New report confirms undersea gas plant caused tremors in Valencia

The €1.7bn the offshore storage silo has cost the Spanish government will be passed on to consumers

Manuel Planelles

An undersea gas-storage plant built off the coast of Castellón province that was shut down in 2013 will remain mothballed for the foreseeable future, says Spain’s Energy Ministry.
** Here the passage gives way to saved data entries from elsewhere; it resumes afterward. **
### config.mk
export PLATFORM = sky130hd
export DESIGN_NAME = irqvec_table
export DESIGN_NICKNAME = d
export VERILOG_FILES = /design/src/rtl/irqvec_pkg.sv /design/src/rtl/irqvec_decode.sv /design/src/rtl/irqvec_store.sv /design/src/rtl/irqvec_pend.sv /design/src/rtl/irqvec_msgout.sv /design/src/rtl/irqvec_table.sv
export SDC_FILE = /design/constraint.sdc
export NUM_CORES = 2
export LEC_CHECK = 0
export ABC_AREA = 1
export BUFFER_PORTS_ARGS = -buffer_cell sky130_fd_sc_hd__buf_2
export CAP_MARGIN = 40
export CORE_AREA = 2 2 330 332
export DETAILED_ROUTE_END_ITERATION = 10
export DIE_AREA = 0 0 332 334
export PLACE_DENSITY = 0.66
export REMOVE_ABC_BUFFERS = 1
export SLEW_MARGIN = 40
export SYNTH_ARGS = -nofsm -noshare
export SYNTH_HDL_FRONTEND = slang
export SYNTH_HIERARCHICAL = 1
export SYNTH_SLANG_ARGS = --single-unit
export TNS_END_PERCENT = 20
### constraint.sdc
create_clock -name clk -period 2.9 [get_ports clk]
set_clock_uncertainty 0.1 [all_clocks]
set_input_delay 0.29 -clock clk [delete_from_list [all_inputs] [get_ports clk]]
set_output_delay 0.29 -clock clk [all_outputs]
set_load 0.05 [all_outputs]
### src/rtl/irqvec_pkg.sv
package irqvec_pkg;
  localparam int unsigned ENTRY_BYTES = 16;
  localparam int unsigned WORD_BYTES  = 4;
  localparam int unsigned MAX_VEC     = 32;

  typedef struct packed {
    logic [63:0] addr;
    logic [31:0] data;
  } msg_t;

  // vector index held at a page offset
  function automatic logic [31:0] entry_of(input logic [31:0] off);
    return off / ENTRY_BYTES;
  endfunction

  // word slot within an entry
  function automatic logic [1:0] word_of(input logic [31:0] off);
    return 2'((off % ENTRY_BYTES) / WORD_BYTES);
  endfunction

  // lowest set bit of a request vector
  function automatic logic [MAX_VEC-1:0] lowest_bit(input logic [MAX_VEC-1:0] x);
    return x & (~x + 1'b1);
  endfunction
endpackage

### src/rtl/irqvec_decode.sv
module irqvec_decode
  import irqvec_pkg::*;
#(
  parameter int unsigned PAGE_BYTES = 4096,
  parameter int unsigned NUM_VEC    = 8,
  parameter int unsigned ADDR_W     = 32,
  localparam int unsigned OFF_W     = $clog2(PAGE_BYTES),
  localparam int unsigned VEC_W     = (NUM_VEC > 1) ? $clog2(NUM_VEC) : 1
) (
  input  logic [ADDR_W-1:0] addr,
  input  logic              wr,
  output logic              tbl_hit,
  output logic              pend_hit,
  output logic [VEC_W-1:0]  vec_idx,
  output logic [1:0]        word_idx,
  output logic              wr_tbl,
  output logic              wr_pend
);
  localparam logic [31:0] TBL_END  = 32'(NUM_VEC * ENTRY_BYTES);
  localparam logic [31:0] PEND_LO  = 32'(PAGE_BYTES / 2);
  localparam logic [31:0] PEND_TOP = 32'(PAGE_BYTES);

  logic [31:0] off;
  logic        in_pend_half;

  always_comb begin
    off          = 32'(addr[OFF_W-1:0]);
    tbl_hit      = off < TBL_END;
    in_pend_half = (off >= PEND_LO) && (off < PEND_TOP);
    pend_hit     = (off >= PEND_LO) && (off < PEND_LO + WORD_BYTES);
    vec_idx      = VEC_W'(entry_of(off));
    word_idx     = word_of(off);
    wr_tbl       = wr && tbl_hit;
    wr_pend      = wr && in_pend_half;
  end
endmodule

### src/rtl/irqvec_store.sv
module irqvec_store #(
  parameter int unsigned NUM_VEC = 8,
  localparam int unsigned VEC_W  = (NUM_VEC > 1) ? $clog2(NUM_VEC) : 1
) (
  input  logic                      clk,
  input  logic                      rst_n,
  input  logic                      wr_tbl,
  input  logic [VEC_W-1:0]          vec_idx,
  input  logic [1:0]                word_idx,
  input  logic [31:0]               wdata,
  output logic [NUM_VEC-1:0][31:0]  addr_lo,
  output logic [NUM_VEC-1:0][31:0]  addr_hi,
  output logic [NUM_VEC-1:0][31:0]  data_w,
  output logic [NUM_VEC-1:0]        mask_vec
);
  for (genvar v = 0; v < NUM_VEC; v++) begin : g_entry
    logic sel;
    assign sel = wr_tbl && (vec_idx == VEC_W'(v));
    always_ff @(posedge clk) begin
      if (!rst_n) begin
        addr_lo[v]  <= '0;
        addr_hi[v]  <= '0;
        data_w[v]   <= '0;
        mask_vec[v] <= 1'b1;
      end else if (sel) begin
        case (word_idx)
          2'd0:    addr_lo[v]  <= wdata;
          2'd1:    addr_hi[v]  <= wdata;
          2'd2:    data_w[v]   <= wdata;
          default: mask_vec[v] <= wdata[0];
        endcase
      end
    end
  end
endmodule

### src/rtl/irqvec_pend.sv
module irqvec_pend
  import irqvec_pkg::*;
#(
  parameter int unsigned NUM_VEC = 8
) (
  input  logic               clk,
  input  logic               rst_n,
  input  logic [NUM_VEC-1:0] irq_req,
  input  logic [NUM_VEC-1:0] mask_vec,
  input  logic               msix_en,
  input  logic               slot_free,
  output logic [NUM_VEC-1:0] pend,
  output logic [NUM_VEC-1:0] grant,
  output logic               fire
);
  logic [NUM_VEC-1:0] ready_vec;
  logic [MAX_VEC-1:0] wide;

  always_comb begin
    ready_vec = pend & ~mask_vec & {NUM_VEC{msix_en}};
    wide      = lowest_bit(MAX_VEC'(ready_vec));
    grant     = wide[NUM_VEC-1:0];
    fire      = slot_free && (|ready_vec);
  end

  always_ff @(posedge clk) begin
    if (!rst_n) pend <= '0;
    else        pend <= (pend & ~(fire ? grant : '0)) | irq_req;
  end
endmodule

### src/rtl/irqvec_msgout.sv
module irqvec_msgout
  import irqvec_pkg::*;
(
  input  logic  clk,
  input  logic  rst_n,
  input  logic  load,
  input  msg_t  load_msg,
  input  logic  ready,
  output logic  valid,
  output msg_t  msg,
  output logic  slot_free
);
  assign slot_free = !valid || ready;

  always_ff @(posedge clk) begin
    if (!rst_n) begin
      valid <= 1'b0;
      msg   <= '0;
    end else if (load) begin
      valid <= 1'b1;
      msg   <= load_msg;
    end else if (ready) begin
      valid <= 1'b0;
    end
  end
endmodule

### src/rtl/irqvec_table.sv
module irqvec_table
  import irqvec_pkg::*;
#(
  parameter int unsigned PAGE_BYTES = 4096,
  parameter int unsigned NUM_VEC    = 8,
  parameter int unsigned ADDR_W     = 32
) (
  input  logic               clk,
  input  logic               rst_n,
  input  logic               msix_en,
  input  logic               reg_wr,
  input  logic [ADDR_W-1:0]  reg_addr,
  input  logic [31:0]        reg_wdata,
  output logic [31:0]        reg_rdata,
  input  logic [NUM_VEC-1:0] irq_req,
  output logic               msg_valid,
  input  logic               msg_ready,
  output logic [63:0]        msg_addr,
  output logic [31:0]        msg_data
);
  localparam int unsigned VEC_W = (NUM_VEC > 1) ? $clog2(NUM_VEC) : 1;

  logic                     tbl_hit, pend_hit, wr_tbl, wr_pend;
  logic [VEC_W-1:0]         vec_idx;
  logic [1:0]               word_idx;
  logic [NUM_VEC-1:0][31:0] addr_lo, addr_hi, data_w;
  logic [NUM_VEC-1:0]       mask_vec, pend, grant;
  logic                     fire, slot_free;
  msg_t                     sel_msg, out_msg;

  irqvec_decode #(.PAGE_BYTES(PAGE_BYTES), .NUM_VEC(NUM_VEC), .ADDR_W(ADDR_W)) u_dec (
    .addr(reg_addr), .wr(reg_wr), .tbl_hit(tbl_hit), .pend_hit(pend_hit),
    .vec_idx(vec_idx), .word_idx(word_idx), .wr_tbl(wr_tbl), .wr_pend(wr_pend)
  );

  irqvec_store #(.NUM_VEC(NUM_VEC)) u_store (
    .clk(clk), .rst_n(rst_n), .wr_tbl(wr_tbl), .vec_idx(vec_idx),
    .word_idx(word_idx), .wdata(reg_wdata), .addr_lo(addr_lo),
    .addr_hi(addr_hi), .data_w(data_w), .mask_vec(mask_vec)
  );

  irqvec_pend #(.NUM_VEC(NUM_VEC)) u_pend (
    .clk(clk), .rst_n(rst_n), .irq_req(irq_req), .mask_vec(mask_vec),
    .msix_en(msix_en), .slot_free(slot_free), .pend(pend), .grant(grant),
    .fire(fire)
  );

  // message of the granted vector (grant is one-hot or zero)
  always_comb begin
    sel_msg = '0;
    for (int v = 0; v < NUM_VEC; v++) begin
      if (grant[v]) sel_msg = '{addr: {addr_hi[v], addr_lo[v]}, data: data_w[v]};
    end
  end

  irqvec_msgout u_out (
    .clk(clk), .rst_n(rst_n), .load(fire), .load_msg(sel_msg),
    .ready(msg_ready), .valid(msg_valid), .msg(out_msg), .slot_free(slot_free)
  );

  assign msg_addr = out_msg.addr;
  assign msg_data = out_msg.data;

  always_comb begin
    reg_rdata = '0;
    if (tbl_hit) begin
      case (word_idx)
        2'd0:    reg_rdata = addr_lo[vec_idx];
        2'd1:    reg_rdata = addr_hi[vec_idx];
        2'd2:    reg_rdata = data_w[vec_idx];
        default: reg_rdata = {31'b0, mask_vec[vec_idx]};
      endcase
    end else if (pend_hit) begin
      reg_rdata = 32'(pend);
    end
  end
endmodule

; Word-level counts from Yosys, hierarchy flattened
; Cells that the tools add are included.
; Widths: inputs -> output; s select.
[op_classes]
n_addsub = 1
n_mul = 0
div = 0
n_lt_le_gt_ge = 4
n_eq_ne = 9
shift = 0
n_mux = 22
bitwise_logic = 9
reduce_logical = 50
[ops]
columns = cell, n
row1 = $mux 96, 8
row2 = $bmux 32 s3, 3
row3 = $mux 32, 4
row4 = $pmux 32 s3, 1
row5 = $reduce_and 2->1, 32
row6 = $and 8x8->8, 4
row7 = $not 8->8, 3
row8 = $mux 8, 2
row9 = $eq 3x3->1 const B, 4
row10 = $ge 12x12->1 const B, 1
row11 = $lt 12x12->1 const B, 1
row12 = $lt 12x8->1 const B, 1
row13 = $logic_and 1x1->1, 11
row14 = $add 8x1->8 const B, 1
row15 = $or 8x8->8, 1
row16 = $reduce_or 8->1, 1
row17 = $eq 3x2->1 const B, 2
row18 = $lt 3x4->1 const B, 1
row19 = $bmux 1 s3, 1
row20 = $eq 3x1->1 const B, 1
row21 = $logic_not 3->1, 1
row22 = $mux 1, 3
row23 = $reduce_or 3->1, 1
row24 = $eq 2x1->1 const B, 1
row25 = other kinds (6), 6
[totals]
register_bits = 881
latchBits = 0
mem_bits_rw = 0
romBits = 0
inputBits = 77
n_memories = 0

; Logic depth before layout (Yosys ltp)
[depth]
word_depth = 14
depth_mapped = 18

; Modules after synthesis
; Netlist, hierarchy kept.
[modules_own_cells]
columns = mod, n_inst, cells_per_inst, area_per_inst_um2
row1 = irqvec_store, 1, 5176, 33109.3
row2 = irqvec_table, 1, 3754, 16105.4
row3 = irqvec_msgout, 1, 420, 3333.2
row4 = irqvec_pend, 1, 79, 543.0
row5 = irqvec_decode, 1, 26, 125.1

; Worst setup path after synthesis
; OpenSTA, ideal clock, no wires.
[synth_timing]
path_kind = input -> output
start = in reg_addr[4]
end = out reg_rdata[2]
arrival_time_ns = 1.830
slack_ns = 0.680
path_stages = 13
path_buffers = 6
cell_sequence = buf_4 > buf_6 > buf_8 > buf_8 > buf_8 > buf_6 > o21ai_1 > nand2_1 > nand3_1 > nand3_1 > nand3_1 > nand2_1 > nand2_1
[synth_via]
elab_chain_len = 4
[synth_lines]
columns = item, line_no
row1 = from (decl), irqvec_table.sv:12  ; input logic [ADDR_W-1:0] reg_addr,
row2 = "$ge 12x12->1, or another cell as far along", n/a
row3 = "$logic_and 1x1->1, or another cell as far along", irqvec_decode.sv:30  ; pend_hit = (off >= PEND_LO) && (off < PEND_LO + WORD_BYTES);
row4 = $mux 8 or $pmux 32 s3 (tied branches), "irqvec_table.sv:73, irqvec_table.sv:67"
row5 = $mux 32 *, irqvec_table.sv:66  ; if (tbl_hit) begin
row6 = to (decl), irqvec_table.sv:14  ; output logic [31:0] reg_rdata,
; Mark *: on every way between the ends. The rest lies on a longest branch, timed or not. The select of a mux whose other input is x is not followed.

==> impl_metrics.py <==
metrics = {
    "worst_setup_path": {
        "ff2ff_path_depth": 13,
        "crit_path_start_kind": "flip-flop",
        "crit_fanout": 44,
        "worstPathArrival_ps": 3130,
        "worst_setup_path_end_kind": "flip-flop",
        "worstSetupPathType": "reg -> reg",
        "reg2reg_to": "u_out/msg[18]",
        "r2r_setup_slack_ps": 260,
        "timing.rr.start": "u_store/mask_vec[2]",
        "crit_start": "u_store/mask_vec[2]",
        "required_ps": 3390,
    },
    "floorplanning": {
        "fp.dieW_um": 332,
        "die_y_um": 334,
        "ioPinCount": 206,
        "initial_utilization_pct": 49.4,
        "core_area_mm2": 0.108,
        "std_cell_rows": 121,
        "die_area_mm2": 0.111,
    },
    "timing": {
        "finalHoldViolations": 0,
        "slew_headroom_pct": 45.3,
        "rsz0062_at_grt": "no",
        "worstMarginPinSlew_ps": 819,
        "setup_tns_ps": 0,
        "setup_ws_ps": 258,
        "holdWs_ps": 46.0,
        "fmax_mhz": 379,
        "setup_viol": 0,
        "final.min_clock_period_ps": 2640,
        "slew_violations": 0,
        "fin_crit_sh_pct": 91.1,
    },
    "clock_network": {
        "tritoncts": "done",
        "cts_hold_buf": 42,
        "htreeDepth": 3,
        "cts_num_sinks": 881,
        "insertion_delay_ps": 710,
        "cts_root_buffer": "clkbuf_16",
        "cts_max_path_buffers": 3,
        "postCtsResizedCells": 0,
        "path_clk_slew_ps": 60,
        "numCtsBuffers": 101,
        "post_cts.repair.setup_buffers": 0,
    },
    "drt": {
        "viasPerCell": 5.40,
        "drc_errors": 0,
        "first_pass_iters": 6,
        "drt_iter0_drc": 6345,
        "wire_per_inst_um": 18.7,
        "routed_wirelength_um": 202000,
        "ant_nets": 0,
        "dr_total_vias": 58308,
    },
    "hold_path": {
        "worstHoldEndpoint": "u_pend/pend[0]",
        "hp-start": "msix_en",
        "holdPathStages": 4,
        "hp-class": "in -> reg",
    },
    "outcome": {
        "outcome": "finished clean",
    },
    "global_route": {
        "grt_antenna_before_repair": 2,
        "grt_usage_pct": 35.1,
        "gr-total-overflow": 0,
        "grt_pass1_wl_um": 308000,
        "grt_pass1_vias": 52684,
        "grt_max_degree": 102,
    },
    "placed_design": {
        "gp_congestion": 0.876,
        "dp_hpwl_um": 118000,
        "post-place-ws_ps": 269,
        "port-buffer-count": 183,
        "dp_cells": 10578,
    },
    "cells_and_area": {
        "area_growth_syn_to_layout_pct": 12.7,
        "fillers": 10832,
        "final_cells": 10803,
        "diodes": 0,
        "nets": 9386,
        "drive_gt1_share_pct": 7.08,
        "post-route-util_pct": 55.6,
    },
    "yosys": {
        "synth_cells": 9453,
        "yosys_warnings": 6,
        "syn_area_mm2": 0.0532,
        "avgSynthCellArea_um2": 5.63,
    },
    "power": {
        "worst_ir_drop_vdd_uv": 444,
        "power_density_mw_per_mm2": 461,
        "leakage_nw": 28.6,
    },
    "run": {
        "drv_cap": 0,
    },
}
[per-layer routing]
layer | global-route usage, % | vias up | wire, µm
met5 | 0 | - | 0
met4 | 18.4 | 0 | 11200
met3 | 5.02 | 564 | 20800
met2 | 56.3 | 2999 | 88300
met1 | 45.9 | 26452 | 81700
li1 | - | 28293 | -
[metrics by stage]
stage,power (mW),instance area [µm²]
3_3_place_gp,14.4,56200
5_1_grt,28.3,60000
3_5_place_dp,14.4,56200
6_report,27.6,60000
2_1_floorplan,13.3,49900
4_1_cts,27.7,60000
[area by class of cell]
cell class	instances	area, µm²	area share [%]
flip-flops and latches	881	17600	29.4
well taps	1414	1770	2.95
repair buffers	473	4670	7.78
clock inverters	35	470	0.784
multi-input cells	6525	27500	45.8
inverters	1327	5010	8.35
clock buffers	148	2930	4.89
[flip-flops by register name, indices dropped and copies added (netlist names)]
name and count:
u_out/msg 96, u_out/valid 1, u_pend/pend 8, u_store/addr_hi 256, u_store/addr_lo 256, u_store/data_w 256
u_store/mask_vec 8
[critical path, stage by stage (launching register included)]
cell and delay [ps]:
dfxtp_1 400, inv_1 70, nand3_1 180, nand2_2 140, nor2_8 160, nand2_1 140
nor3_2 210, buf_12 340, buf_12 280, a21oi_1 100, nand2_1 80, nand2_1 60
nor2_1 150, nor2_1 60
[layout by cell type, fill, tap and decap left out, types with 20 or more instances in the layout]
cell / count
a21oi_1: 561
buf_12: 115
buf_2: 179
buf_4: 134
clkbuf_1: 24
clkbuf_16: 101
clkbuf_8: 24
clkinv_2: 20
dfxtp_1: 881
dlygate4sd3_1: 42
inv_1: 1317
nand2_1: 2853
nand3_1: 1089
nor2_1: 1587
nor2_4: 26
o21ai_0: 216
o21ai_1: 133
[worst max-delay path by stage]
stage	endpoint	slack, ps	cells after the start
2_1_floorplan	u_store/data_w[128]	-8590	5
3_3_place_gp	u_store/addr_lo[99]	270	9
3_5_place_dp	u_store/addr_lo[99]	270	9
4_1_cts	reg_rdata[5]	270	9
5_1_grt	u_out/msg[18]	110	13
6_report	u_out/msg[18]	260	13
[report_power, final]
group | switching, mW | total (mW) | internal (mW) | leakage [nW]
Combinational | 1.54 | 2.11 | 0.573 | 19.8
Sequential | 0.0137 | 12.1 | 12.1 | 7.10
Clock | 5.58 | 13.4 | 7.80 | 1.69
Total | 7.14 | 27.6 | 20.5 | 28.6
No activity file was read; power rests on OpenSTA's default activity.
A report presented on Wednesday by Energy Minister Álvaro Nadal, and produced by the Massachusetts Institute of Technology (MIT), confirms that injecting gas into the undersea Castor storage facility, off the coast of Vinaròs, was responsible for more than 500 earth tremors that were felt on land.

The Castor storage plant 2013.
The Castor storage plant 2013.LLUIS GENE (AFP)

But Nadal has ruled out dismantling the plant, saying that removing the gas in the storage facility would be too risky and that a decision on dismantling the silo would be delayed, pending further reports.

A 2014 report by Spain’s National Geographic Institute (ING) had already established a connection between the earth tremors and pumping gas into the facility.

Injecting gas was what in all probability produced the earth tremors Energy Minister Álvaro Nadal

“For the moment, the best thing is to leave things as they are,” said Nadal. “Injecting gas was what in all probability produced the earth tremors.”

Making use of a depleted oil field 1,700 meters below the sea, the Castor gas-storage plant was meant to be part of a network to hold a quantity of natural gas equivalent to the country’s total consumption over a period of 17 days in order to cover spikes in use and interruptions to supply. Liquid natural gas was supposed to be piped into the empty Vinaròs Castellon oil field via a 13.6-mile-long offshore pipeline. But following the multiple earth tremors, one of which measured 4.2 on the Richter scale, the government halted the project at the end of 2013.

Professor Rubén Juanes, one of the experts who coordinated the report, said on Wednesday that the injection of gas caused a “destabilizing of the Amposta fault and its branches.” But Juanes stated that the phenomenon could not have been anticipated with the “standards” used by this type of gas-storage system.

The €1.7bn the government has had to shell out for the plant will be paid for by consumers on their gas bill over the next 30 years

In October 2014, a year after halting activity at the storage facility, the government paid Escal UGS, the company behind the project, more than €1.4 billion to take control of the plant. The cost to the government for the failed project later rose to €1.7 billion. Spanish energy company Enagas took over the installation in 2014, putting it in to “hibernation.” In turn Enagas tasked MIT with a report on whether the plant should be dismantled as a potential environmental risk or whether it could ever be salvaged.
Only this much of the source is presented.